▶ _ACTION ITEM_: Nothing but the lines below between the line holding "report_worst_slack -max" and the line holding "What wip/sierra does", inclusive, should appear in the answer, each set down exactly.

Entries taken from a collection:
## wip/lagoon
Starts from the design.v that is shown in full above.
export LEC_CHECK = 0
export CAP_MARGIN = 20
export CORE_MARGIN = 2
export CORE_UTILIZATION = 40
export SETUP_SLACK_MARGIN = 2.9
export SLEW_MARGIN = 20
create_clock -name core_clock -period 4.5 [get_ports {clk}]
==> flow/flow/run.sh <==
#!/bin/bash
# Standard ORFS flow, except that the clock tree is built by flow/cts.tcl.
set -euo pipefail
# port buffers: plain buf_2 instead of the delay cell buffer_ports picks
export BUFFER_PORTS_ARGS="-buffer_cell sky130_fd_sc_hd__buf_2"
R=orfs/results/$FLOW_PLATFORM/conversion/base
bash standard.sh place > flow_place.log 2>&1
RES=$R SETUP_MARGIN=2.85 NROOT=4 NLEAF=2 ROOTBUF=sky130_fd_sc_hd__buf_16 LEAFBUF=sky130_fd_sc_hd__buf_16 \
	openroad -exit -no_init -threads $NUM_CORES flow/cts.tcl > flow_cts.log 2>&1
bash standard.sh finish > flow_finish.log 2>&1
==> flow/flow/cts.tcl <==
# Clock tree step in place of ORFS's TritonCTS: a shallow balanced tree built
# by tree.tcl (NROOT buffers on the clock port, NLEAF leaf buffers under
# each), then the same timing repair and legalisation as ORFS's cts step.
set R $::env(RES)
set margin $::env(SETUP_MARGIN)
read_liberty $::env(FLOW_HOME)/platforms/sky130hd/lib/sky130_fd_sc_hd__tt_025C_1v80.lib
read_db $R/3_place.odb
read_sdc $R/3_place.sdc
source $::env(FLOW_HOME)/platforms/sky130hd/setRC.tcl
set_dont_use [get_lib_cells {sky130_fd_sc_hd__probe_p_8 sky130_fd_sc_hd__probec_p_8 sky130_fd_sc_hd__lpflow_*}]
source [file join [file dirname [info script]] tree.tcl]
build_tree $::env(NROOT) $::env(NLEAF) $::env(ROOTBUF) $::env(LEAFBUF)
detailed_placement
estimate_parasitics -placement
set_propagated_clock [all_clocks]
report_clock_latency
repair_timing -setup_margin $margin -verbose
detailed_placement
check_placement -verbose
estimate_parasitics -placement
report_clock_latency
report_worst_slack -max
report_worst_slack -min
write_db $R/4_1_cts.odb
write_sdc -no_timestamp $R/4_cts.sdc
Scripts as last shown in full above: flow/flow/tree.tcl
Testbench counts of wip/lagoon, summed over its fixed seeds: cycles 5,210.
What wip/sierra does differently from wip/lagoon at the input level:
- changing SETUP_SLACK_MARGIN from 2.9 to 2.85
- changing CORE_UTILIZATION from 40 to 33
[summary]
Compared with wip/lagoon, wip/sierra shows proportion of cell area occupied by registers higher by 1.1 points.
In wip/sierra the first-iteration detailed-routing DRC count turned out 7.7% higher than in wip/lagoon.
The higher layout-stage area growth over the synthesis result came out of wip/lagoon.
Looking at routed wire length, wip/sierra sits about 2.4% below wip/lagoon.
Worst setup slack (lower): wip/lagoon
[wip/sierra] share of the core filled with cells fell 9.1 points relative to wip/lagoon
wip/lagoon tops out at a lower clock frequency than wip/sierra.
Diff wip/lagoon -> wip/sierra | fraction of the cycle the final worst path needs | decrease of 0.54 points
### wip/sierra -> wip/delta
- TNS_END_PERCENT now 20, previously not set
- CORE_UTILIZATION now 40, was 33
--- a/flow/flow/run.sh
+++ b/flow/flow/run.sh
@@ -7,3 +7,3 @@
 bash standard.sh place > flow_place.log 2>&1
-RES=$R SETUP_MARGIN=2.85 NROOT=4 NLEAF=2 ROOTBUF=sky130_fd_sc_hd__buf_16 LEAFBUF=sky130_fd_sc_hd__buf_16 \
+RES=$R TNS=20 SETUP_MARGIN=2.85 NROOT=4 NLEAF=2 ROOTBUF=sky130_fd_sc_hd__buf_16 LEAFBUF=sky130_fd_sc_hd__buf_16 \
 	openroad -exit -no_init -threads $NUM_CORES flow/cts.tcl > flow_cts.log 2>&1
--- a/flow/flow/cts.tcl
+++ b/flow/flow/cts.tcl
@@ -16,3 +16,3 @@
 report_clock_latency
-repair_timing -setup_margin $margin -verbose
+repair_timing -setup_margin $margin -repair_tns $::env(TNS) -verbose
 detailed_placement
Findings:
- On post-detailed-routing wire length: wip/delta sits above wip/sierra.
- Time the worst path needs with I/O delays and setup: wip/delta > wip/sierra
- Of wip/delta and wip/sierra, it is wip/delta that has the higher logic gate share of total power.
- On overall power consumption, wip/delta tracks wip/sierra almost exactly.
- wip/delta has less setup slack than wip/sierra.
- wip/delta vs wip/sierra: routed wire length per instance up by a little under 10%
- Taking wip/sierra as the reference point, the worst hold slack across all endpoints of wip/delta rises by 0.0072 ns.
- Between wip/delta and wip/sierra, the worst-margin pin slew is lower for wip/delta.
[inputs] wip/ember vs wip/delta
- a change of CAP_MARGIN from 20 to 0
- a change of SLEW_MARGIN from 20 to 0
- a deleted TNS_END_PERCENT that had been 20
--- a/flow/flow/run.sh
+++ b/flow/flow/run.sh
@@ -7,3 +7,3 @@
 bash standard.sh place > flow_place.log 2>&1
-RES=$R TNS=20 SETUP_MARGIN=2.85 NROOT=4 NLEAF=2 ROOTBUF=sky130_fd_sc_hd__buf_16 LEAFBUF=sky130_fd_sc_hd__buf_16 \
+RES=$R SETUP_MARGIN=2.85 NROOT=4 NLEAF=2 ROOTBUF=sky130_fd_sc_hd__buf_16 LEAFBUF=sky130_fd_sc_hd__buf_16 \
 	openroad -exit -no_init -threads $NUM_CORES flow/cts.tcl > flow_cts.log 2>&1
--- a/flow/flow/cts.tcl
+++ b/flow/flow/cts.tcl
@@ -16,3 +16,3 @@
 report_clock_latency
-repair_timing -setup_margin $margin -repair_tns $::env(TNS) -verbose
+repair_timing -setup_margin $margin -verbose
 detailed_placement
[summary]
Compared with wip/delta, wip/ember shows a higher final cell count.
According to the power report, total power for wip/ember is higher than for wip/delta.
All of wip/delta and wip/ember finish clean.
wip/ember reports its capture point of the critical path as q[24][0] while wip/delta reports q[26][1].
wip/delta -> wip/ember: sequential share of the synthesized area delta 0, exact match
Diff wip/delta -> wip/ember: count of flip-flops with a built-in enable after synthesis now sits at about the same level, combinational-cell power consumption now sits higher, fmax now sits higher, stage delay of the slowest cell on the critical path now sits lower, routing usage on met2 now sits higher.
From an optimization exercise on the open Yosys and OpenROAD flow, aimed at small area, a short achievable clock period and few clock cycles per item; shortcuts taken in it are not production practice.
No functional check of the RTL was part of any run shown here.

## flow/design.v (module list and top-level ports; edited modules follow where they fit)
// module Final: 2096 lines
// module Final_fa: 4 lines
// module Final_hai: 4 lines
module Final(
    rst_n,
    clk,
    in_valid,
    weight_valid,
    I,
    W,
    out_valid,
    OUT
);
  // ...
==> flow/run.sh <==
#!/bin/bash
# synth_recipe.tcl (not shown) runs the flow's synth.tcl, then flattens the netlist and writes it again
# the make line also repeats each setting of config.mk as NAME=value (left out here)
make -C /OpenROAD-flow-scripts/flow DESIGN_CONFIG=/design/flow/config.mk WORK_HOME=/design/flow/orfs CLKGATE_MAP_FILE= SYNTH_SCRIPT=/design/flow/synth_recipe.tcl finish
==> flow/config.mk <==
export PLATFORM = sky130hd
export DESIGN_NAME = Final
export DESIGN_NICKNAME = Final
export VERILOG_FILES = /design/flow/design.v
export SDC_FILE = /design/flow/constraint.sdc
export NUM_CORES = 4
export LEC_CHECK = 0
export CAP_MARGIN = 20
export CORE_MARGIN = 2
export CORE_UTILIZATION = 40
export SLEW_MARGIN = 20
export SYNTH_HIERARCHICAL = 1
==> flow/constraint.sdc <==
create_clock -name core_clock -period 10.0 [get_ports {clk}]
set_input_delay 2.0000 -clock core_clock [delete_from_list [all_inputs] [get_ports {clk}]]
set_output_delay 2.0000 -clock core_clock [all_outputs]
set_load 0.01 [all_outputs]
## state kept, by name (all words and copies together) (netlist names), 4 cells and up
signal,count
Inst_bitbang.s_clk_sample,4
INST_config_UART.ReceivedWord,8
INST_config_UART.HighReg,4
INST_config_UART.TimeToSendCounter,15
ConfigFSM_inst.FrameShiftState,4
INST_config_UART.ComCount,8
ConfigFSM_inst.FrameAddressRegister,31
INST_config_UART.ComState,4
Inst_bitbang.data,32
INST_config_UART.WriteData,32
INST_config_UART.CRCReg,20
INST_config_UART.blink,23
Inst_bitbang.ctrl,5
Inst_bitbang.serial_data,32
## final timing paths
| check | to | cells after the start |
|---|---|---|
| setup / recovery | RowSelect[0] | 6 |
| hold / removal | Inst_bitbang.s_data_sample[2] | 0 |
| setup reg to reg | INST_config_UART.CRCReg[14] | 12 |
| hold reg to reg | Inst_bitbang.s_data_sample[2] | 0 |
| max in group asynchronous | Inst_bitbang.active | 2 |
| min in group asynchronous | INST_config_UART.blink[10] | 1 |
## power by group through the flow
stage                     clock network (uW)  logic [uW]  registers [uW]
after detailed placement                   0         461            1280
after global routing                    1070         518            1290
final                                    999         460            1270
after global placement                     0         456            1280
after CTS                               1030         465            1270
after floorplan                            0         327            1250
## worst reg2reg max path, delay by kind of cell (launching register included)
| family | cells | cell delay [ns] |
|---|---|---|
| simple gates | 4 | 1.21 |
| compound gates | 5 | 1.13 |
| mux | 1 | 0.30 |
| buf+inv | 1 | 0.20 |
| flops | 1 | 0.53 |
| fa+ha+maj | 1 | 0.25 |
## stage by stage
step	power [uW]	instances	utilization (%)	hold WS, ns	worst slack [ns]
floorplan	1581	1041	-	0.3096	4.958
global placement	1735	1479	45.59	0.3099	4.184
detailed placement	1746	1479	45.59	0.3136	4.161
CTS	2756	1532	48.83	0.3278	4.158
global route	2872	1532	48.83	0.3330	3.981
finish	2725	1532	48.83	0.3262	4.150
Background: an optimization exercise with open tools, aiming at small area and a short achievable clock period. Do not read the settings as production practice. Only simulation tests tie the RTL to the original design; equivalence was not proved. Power is estimated from default activity; no workload was simulated.

==> inputs of willow <==
// crash_detection
module crash_detection #(
        parameter int HISTORY_LEN = 16   
    )(
        input   logic           clk,
        input   logic           arst_n,
        input   logic           i_state_rst,
        input   logic           i_sensors_valid,
        input   logic [15:0]    i_gps,
        input   logic [15:0]    i_accel_z,
        input   logic [15:0]    i_accel_y,
        input   logic [15:0]    i_accel_x,
        input   logic [15:0]    i_gyro_z,
        input   logic [15:0]    i_gyro_y,
        input   logic [15:0]    i_gyro_x,
        input   logic [15:0]    i_delta,
        input   logic [31:0]    ireg_speed_threshold,
        input   logic [31:0]    ireg_non_fatal_accel_threshold,
        input   logic [31:0]    ireg_fatal_accel_threshold,
        input   logic [31:0]    ireg_angle_threshold,
        input   logic [31:0]    ireg_angle_in_motion_threshold,
        input   logic [31:0]    ireg_angular_speed_threshold,
        output  logic [1:0]     o_state,
        output  logic           o_non_fatal_intr,
        output  logic           o_fatal_intr
    );
Settings: LEC_CHECK=0, CAP_MARGIN=20, CORE_MARGIN=2, CORE_UTILIZATION=45, PLACE_DENSITY=0.6, SLEW_MARGIN=20; clock period 50.0 ns.
standard.sh (not shown) runs the stock make flow with config.mk's settings and CLKGATE_MAP_FILE= SYNTH_SCRIPT=/design/flow/synth_recipe.tcl, a recipe that flattens the netlist after the stock synthesis.
==> flow/flow/run.sh <==
#!/bin/bash
# The standard layout with changes to how it is made:
#  - timing repair is asked to leave 37 ns of setup slack at the design's
#    50 ns clock, so that it works on the paths that set the achieved period;
#  - the port buffers that the standard flow inserts are buf_2 cells;
#  - the clock tree is built from clkbuf_8 cells.
# Clock, constraints and synthesis are unchanged.
set -o pipefail
bash standard.sh SETUP_SLACK_MARGIN=37 "BUFFER_PORTS_ARGS=-buffer_cell sky130_fd_sc_hd__buf_2" \
    CTS_BUF_LIST=sky130_fd_sc_hd__clkbuf_8 finish 2>&1 | tee standard_run.log
==> fjord (differences from willow) <==
--- a/flow/design.v
+++ b/flow/design.v
@@ -2,29 +2,25 @@
 module max_norm_3_axes #(
         parameter int DATA_LEN  = 16,
         parameter int DATA_MSB  = 12
     )(
         input   logic [DATA_LEN-1:0]    i_data_x,
         input   logic [DATA_LEN-1:0]    i_data_y,
         input   logic [DATA_LEN-1:0]    i_data_z,
-        output  logic [DATA_MSB-1:0]    o_data_max_norm
+        output  logic [DATA_MSB:0]      o_data_max_norm    
     );
     localparam int N = DATA_MSB;
     logic [N-1:0] cx, cy, cz;
     logic nx, ny, nz;
     assign nx = i_data_x[DATA_LEN-1];
     assign ny = i_data_y[DATA_LEN-1];
     assign nz = i_data_z[DATA_LEN-1];
     assign cx = i_data_x[N-1:0] ^ {N{nx}};
     assign cy = i_data_y[N-1:0] ^ {N{ny}};
     assign cz = i_data_z[N-1:0] ^ {N{nz}};
-    logic [N-1:0] abs_x, abs_y, abs_z;
-    assign abs_x = cx + {{(N-1){1'b0}}, nx};
-    assign abs_y = cy + {{(N-1){1'b0}}, ny};
-    assign abs_z = cz + {{(N-1){1'b0}}, nz};
     logic wx, wy, wz;
     generate
         if (N < DATA_LEN) begin : g_wrap
             assign wx = nx & ~|i_data_x[N-1:0];
             assign wy = ny & ~|i_data_y[N-1:0];
             assign wz = nz & ~|i_data_z[N-1:0];
         end else begin : g_nowrap
@@ -42,15 +38,15 @@
     logic y_gt_x, z_gt_x, z_gt_y;
     assign y_gt_x = gt(cy, ny, wy, cx, nx, wx);
     assign z_gt_x = gt(cz, nz, wz, cx, nx, wx);
     assign z_gt_y = gt(cz, nz, wz, cy, ny, wy);
     logic sel_y, sel_z;
     assign sel_z = y_gt_x ? z_gt_y : z_gt_x;
     assign sel_y = y_gt_x & ~z_gt_y;
-    assign o_data_max_norm = sel_z ? abs_z : (sel_y ? abs_y : abs_x);
+    assign o_data_max_norm = sel_z ? {nz, cz} : (sel_y ? {ny, cy} : {nx, cx});
 endmodule
 module div_step4 #(
         parameter int W = 2      
     )(
         input   logic [W-1:0]   i_rem,
         input   logic [15:0]    i_d1,    
         input   logic [15:0]    i_d3,    
@@ -373,16 +369,16 @@
         if (~arst_n)                cnt <= '0;
         else if (i_state_rst)       cnt <= '0;
         else if (i_sensors_valid & ~cnt[4])    cnt <= cnt + 5'd1;
     end
     logic v0, v15;               
     assign v0  = |cnt;
     assign v15 = cnt[4];
-    logic [11:0] acc_in;
-    logic [15:0] gyr_in;
+    logic [12:0] acc_in;
+    logic [16:0] gyr_in;
     max_norm_3_axes #(.DATA_LEN(16), .DATA_MSB(12)) u_accel_max_norm (
         .i_data_x(i_accel_x), .i_data_y(i_accel_y), .i_data_z(i_accel_z),
         .o_data_max_norm(acc_in)
     );
     max_norm_3_axes #(.DATA_LEN(16), .DATA_MSB(16)) u_gyro_max_norm (
         .i_data_x(i_gyro_x), .i_data_y(i_gyro_y), .i_data_z(i_gyro_z),
         .o_data_max_norm(gyr_in)
@@ -395,24 +391,24 @@
     end
     logic [12:0] lo_diff;
     logic        b12;
     assign lo_diff = {1'b0, i_gps[11:0]} - {1'b0, gps0[11:0]};
     assign b12     = lo_diff[12];
     logic [3:0] top_nb;              
     assign top_nb = i_gps[15:12] - gps0[15:12];
-    logic [17:0] d3_in;
-    assign d3_in = {2'b0, i_delta} + {1'b0, i_delta, 1'b0};
+    logic [5:0] d3_lo_in;            
+    assign d3_lo_in = i_delta[5:0] + {i_delta[4:0], 1'b0};
     logic [3:0] qa_nb, qa_b, ra_nb, ra_b;
     div_first2 u_first (.i_top(top_nb), .i_d1(i_delta),
                         .o_q_nb(qa_nb), .o_r_nb(ra_nb), .o_q_b(qa_b), .o_r_b(ra_b));
     logic [3:0]         p_q;         
     logic [3:0]         p_rem;       
     logic [11:0]        p_lo;        
     logic [15:0]        p_div;       
-    logic [17:0]        p_d3;        
+    logic [5:0]         p_d3_lo;     
     logic [3:1]         p_fit [2:5]; 
     logic               p_zero;      
     logic [3:1] fit_in [2:5];
     genvar j;
     generate
         for (j = 2; j <= 5; j++) begin : g_fit_a
             div_fit #(.W(2*j+2)) u_fit (.i_d1(i_delta), .o_fit(fit_in[j]));
@@ -420,33 +416,37 @@
     endgenerate
     always_ff @(posedge clk) begin
         if (i_sensors_valid) begin
             p_q   <= b12 ? qa_b : qa_nb;
             p_rem <= b12 ? ra_b : ra_nb;
             p_lo  <= lo_diff[11:0];
             p_div <= i_delta;
-            p_d3  <= d3_in;
+            p_d3_lo <= d3_lo_in;
             for (int i = 2; i <= 5; i++) p_fit[i] <= fit_in[i];
         end
     end
     always_ff @(posedge clk or negedge arst_n) begin
         if (~arst_n)                p_zero <= 1'b1;
         else if (i_state_rst)       p_zero <= 1'b1;
         else if (i_sensors_valid)   p_zero <= ~|i_delta;
     end
+    logic [17:0] p_d3;
+    assign p_d3 = {2'b0, p_div} + {1'b0, p_div, 1'b0};
+    logic [15:0] p_d3_steps;
+    assign p_d3_steps = {p_d3[15:6], p_d3_lo};
     logic [11:0] qhi;            
     logic [11:0] r5;             
     logic [15:0] rem_b [2:6];
     assign rem_b[2] = 16'(p_rem);
     assign qhi[11:8] = p_q;
     generate
         for (j = 2; j <= 5; j++) begin : g_steps_b
             logic [2*j+1:0] rin, rout;
             assign rin = {rem_b[j][2*j-1:0], p_lo[15-2*j -: 2]};
-            div_step4 #(.W(2*j+2)) u_step (.i_rem(rin), .i_d1(p_div), .i_d3(p_d3[15:0]),
+            div_step4 #(.W(2*j+2)) u_step (.i_rem(rin), .i_d1(p_div), .i_d3(p_d3_steps),
                                            .i_fit(p_fit[j]), .o_q(qhi[11-2*j -: 2]), .o_rem(rout));
             assign rem_b[j+1] = 16'(rout);
         end
     endgenerate
     assign r5 = rem_b[6][11:0];
     logic [11:0]        p2_q;        
     logic [11:0]        p2_rem;      
@@ -477,32 +477,40 @@
     div_step4 #(.W(14)) u_step6 (.i_rem({p2_rem, p2_lo[3:2]}), .i_d1(p2_div), .i_d3(p2_d3),
                                  .i_fit(fit6), .o_q(q6), .o_rem(r6));
     div_step4 #(.W(16)) u_step7 (.i_rem({r6, p2_lo[1:0]}), .i_d1(p2_div), .i_d3(p2_d3),
                                  .i_fit(fit7), .o_q(q7), .o_rem(r7));
     logic [15:0] spd1;
     assign spd1 = p2_zero ? 16'd0 : {p2_q, q6, q7};
     logic [15:0] h_spd [2:15];
-    logic [11:0] h_acc [0:15];
-    logic [15:0] h_gyr [0:15];
+    logic [12:0] h_acc0;         
+    logic [16:0] h_gyr0;
+    logic [11:0] h_acc [1:15];
+    logic [15:0] h_gyr [1:15];
+    logic [11:0] acc0_n;         
+    logic [15:0] gyr0_n;
+    assign acc0_n = h_acc0[11:0] + {11'd0, h_acc0[12]};
+    assign gyr0_n = h_gyr0[15:0] + {15'd0, h_gyr0[16]};
     always_ff @(posedge clk) begin
         if (i_sensors_valid) begin
             h_spd[2] <= spd1;
-            h_acc[0] <= acc_in;
-            h_gyr[0] <= gyr_in;
+            h_acc0   <= acc_in;
+            h_gyr0   <= gyr_in;
+            h_acc[1] <= acc0_n;
+            h_gyr[1] <= gyr0_n;
             for (int i = 3; i < 16; i++) h_spd[i] <= h_spd[i-1];
-            for (int i = 1; i < 16; i++) begin
+            for (int i = 2; i < 16; i++) begin
                 h_acc[i] <= h_acc[i-1];
                 h_gyr[i] <= h_gyr[i-1];
             end
         end
     end
     logic [11:0] acc0, acc15;
     logic [15:0] gyr0, gyr15, spd15;
-    assign acc0  = v0  ? h_acc[0]  : 12'd0;
-    assign gyr0  = v0  ? h_gyr[0]  : 16'd0;
+    assign acc0  = v0  ? acc0_n    : 12'd0;
+    assign gyr0  = v0  ? gyr0_n    : 16'd0;
     assign acc15 = v15 ? h_acc[15] : 12'd0;
     assign gyr15 = v15 ? h_gyr[15] : 16'd0;
     assign spd15 = v15 ? h_spd[15] : 16'd0;
     logic [18:0] s_acc, s_gyr, s_spd;
     logic [18:0] sum_acc, sum_gyr, sum_spd1;
     assign sum_acc  = s_acc + 19'(acc0);
     assign sum_gyr  = s_gyr + 19'(gyr0);
==> flow/flow/run.sh (replaced) <==
#!/bin/bash
# The standard layout with changes to how it is made:
#  - timing repair is asked to leave 37.6 ns of setup slack at the design's
#    50 ns clock, so that it works on the paths that set the achieved period;
#  - the port buffers that the standard flow inserts are buf_2 cells;
#  - the clock tree is built from clkbuf_8 cells, without dummy loads;
#  - the core is filled to 55% and placed at density 0.7.
# Clock, constraints and synthesis are unchanged.
set -o pipefail
bash standard.sh SETUP_SLACK_MARGIN=37.6 "BUFFER_PORTS_ARGS=-buffer_cell sky130_fd_sc_hd__buf_2" \
    "CTS_ARGS=-sink_clustering_enable -repair_clock_nets -buf_list sky130_fd_sc_hd__clkbuf_8 -dont_use_dummy_load" \
    CORE_UTILIZATION=55 PLACE_DENSITY=0.7 \
    finish 2>&1 | tee standard_run.log
==> summary of the runs <==
fjord finished with timing, DRC and antenna clean. willow went through all stages and came out clean. Clock skew: willow is lower than fjord (18 ps). Between willow and fjord, the lower synthesized cell count is in fjord (gap 4.7%, measured against fjord). Die area: fjord is smaller than willow (20%). Of willow and fjord, fjord has the higher combinational power (gap about 6%, measured against fjord). Of willow and fjord, willow has the higher flip-flop and latch count (gap 11). Against willow, the register-to-register slack of fjord is better by 460 ps. Of fjord and willow, willow has the higher count of clock-buffer cells in the layout (gap 16). Via count: fjord is smaller than willow (about 4.4%). Between fjord and willow, the lower utilization is in willow (gap 11 points). Area after synthesis: fjord is smaller than willow (2.6%). In fjord the non-clock buffer count is higher than in willow, by 39.
What follows belongs to an exercise in optimizing a design on an open flow for small area; a production flow would make more cautious choices.
Only simulation tests tie the RTL to the original design; equivalence was not proved.

==> flow/design.v (outline; a module is shown in full before it is edited, if it fits) <==
// module Theme_Handler: 111 lines
// module BCD_7Seg: 27 lines
// module Mem_Controller: 88 lines
// module Axes_Checker: 22 lines
// module PX_Lin_Interpol: 44 lines
// module Graph_TH_Handler: 9 lines
// module Font_ROM: 1551 lines
// module Txt_Renderer: 246 lines
module Txt_Renderer(
	input              CLOCK_50,
	input              RST_N,         
	input       [3:1]  KEY,
	input       [9:0]  SW,
	output      [6:0]  HEX3,
	output      [6:0]  HEX5,
	output             LEDR0,
	input       [31:0] from_hps,
	output      [7:0]  hps_dout1,     
	output      [7:0]  hps_dout2,     
	output             hps_op_cplt,   
	output      [2:0]  hps_sens_mode, 
	output      [3:1]  hps_sens_t,    
	output             hps_graph,     
	output      [12:0] p1_addr,
	output             p1_we,
	output      [7:0]  p1_w,
	input       [7:0]  p1_r,
	output      [12:0] p2_addr,
	input       [7:0]  p2_r,
	output VGA_CLK,
	output VGA_BLANK_N,
	output VGA_HS,
	output VGA_VS,
	output [7:0]VGA_R,
	output [7:0]VGA_B,
	output [7:0]VGA_G
);
  // ...
==> flow/flow/run.sh <==
#!/bin/bash
# Layout flow: the standard layout (standard.sh, all ORFS steps unchanged)
# run with a copy of the ORFS scripts in which only the ABC script that
# synthesis uses for technology mapping is replaced by flow/abc_area.script,
# an area-oriented variant (delay relaxed in &nf, no buffering or upsizing;
# the later ORFS repair steps still fix slew, capacitance and timing).
set -euo pipefail
rm -rf scripts_area
cp -r "$FLOW_HOME/scripts" scripts_area
cp flow/abc_area.script scripts_area/abc_speed.script
bash standard.sh SCRIPTS_DIR="$PWD/scripts_area" finish > flow_make.log 2>&1
==> flow/flow/abc_area.script <==
&get -n
&st
&dch
&nf -R 1000 -p
&st
&syn2
&if -g -K 6
&synch2
&nf -R 1000 -p
&st
&syn2
&if -g -K 6
&synch2
&nf -R 1000 -p
&put
topo
stime -c
dnsize -c
==> flow/standard.sh <==
#!/bin/bash
# synth_recipe.tcl (not shown) runs the flow's synth.tcl, then flattens the netlist and writes it again
# the make line also repeats each setting of config.mk as NAME=value (left out here)
make -C /OpenROAD-flow-scripts/flow DESIGN_CONFIG=/design/flow/config.mk WORK_HOME=/design/flow/orfs CLKGATE_MAP_FILE= SYNTH_SCRIPT=/design/flow/synth_recipe.tcl "${@:-finish}"
==> flow/config.mk <==
export PLATFORM = sky130hd
export DESIGN_NAME = Txt_Renderer
export DESIGN_NICKNAME = Txt_Renderer
export VERILOG_FILES = /design/flow/design.v
export SDC_FILE = /design/flow/constraint.sdc
export NUM_CORES = 4
export LEC_CHECK = 0
export CAP_MARGIN = 20
export CORE_MARGIN = 2
export CORE_UTILIZATION = 40
export SLEW_MARGIN = 20
export SYNTH_MEMORY_MAX_BITS = 65536
==> flow/constraint.sdc <==
create_clock -name core_clock -period 30.0 [get_ports {CLOCK_50}]
set_input_delay 6.0000 -clock core_clock [delete_from_list [all_inputs] [get_ports {CLOCK_50}]]
set_output_delay 6.0000 -clock core_clock [all_outputs]
set_load 0.01 [all_outputs]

▶ _SOLVED PROBLEM_:
report_worst_slack -max
report_worst_slack -min
write_db $R/4_1_cts.odb
write_sdc -no_timestamp $R/4_cts.sdc
Scripts as last shown in full above: flow/flow/tree.tcl
Testbench counts of wip/lagoon, summed over its fixed seeds: cycles 5,210.
What wip/sierra does differently from wip/lagoon at the input level:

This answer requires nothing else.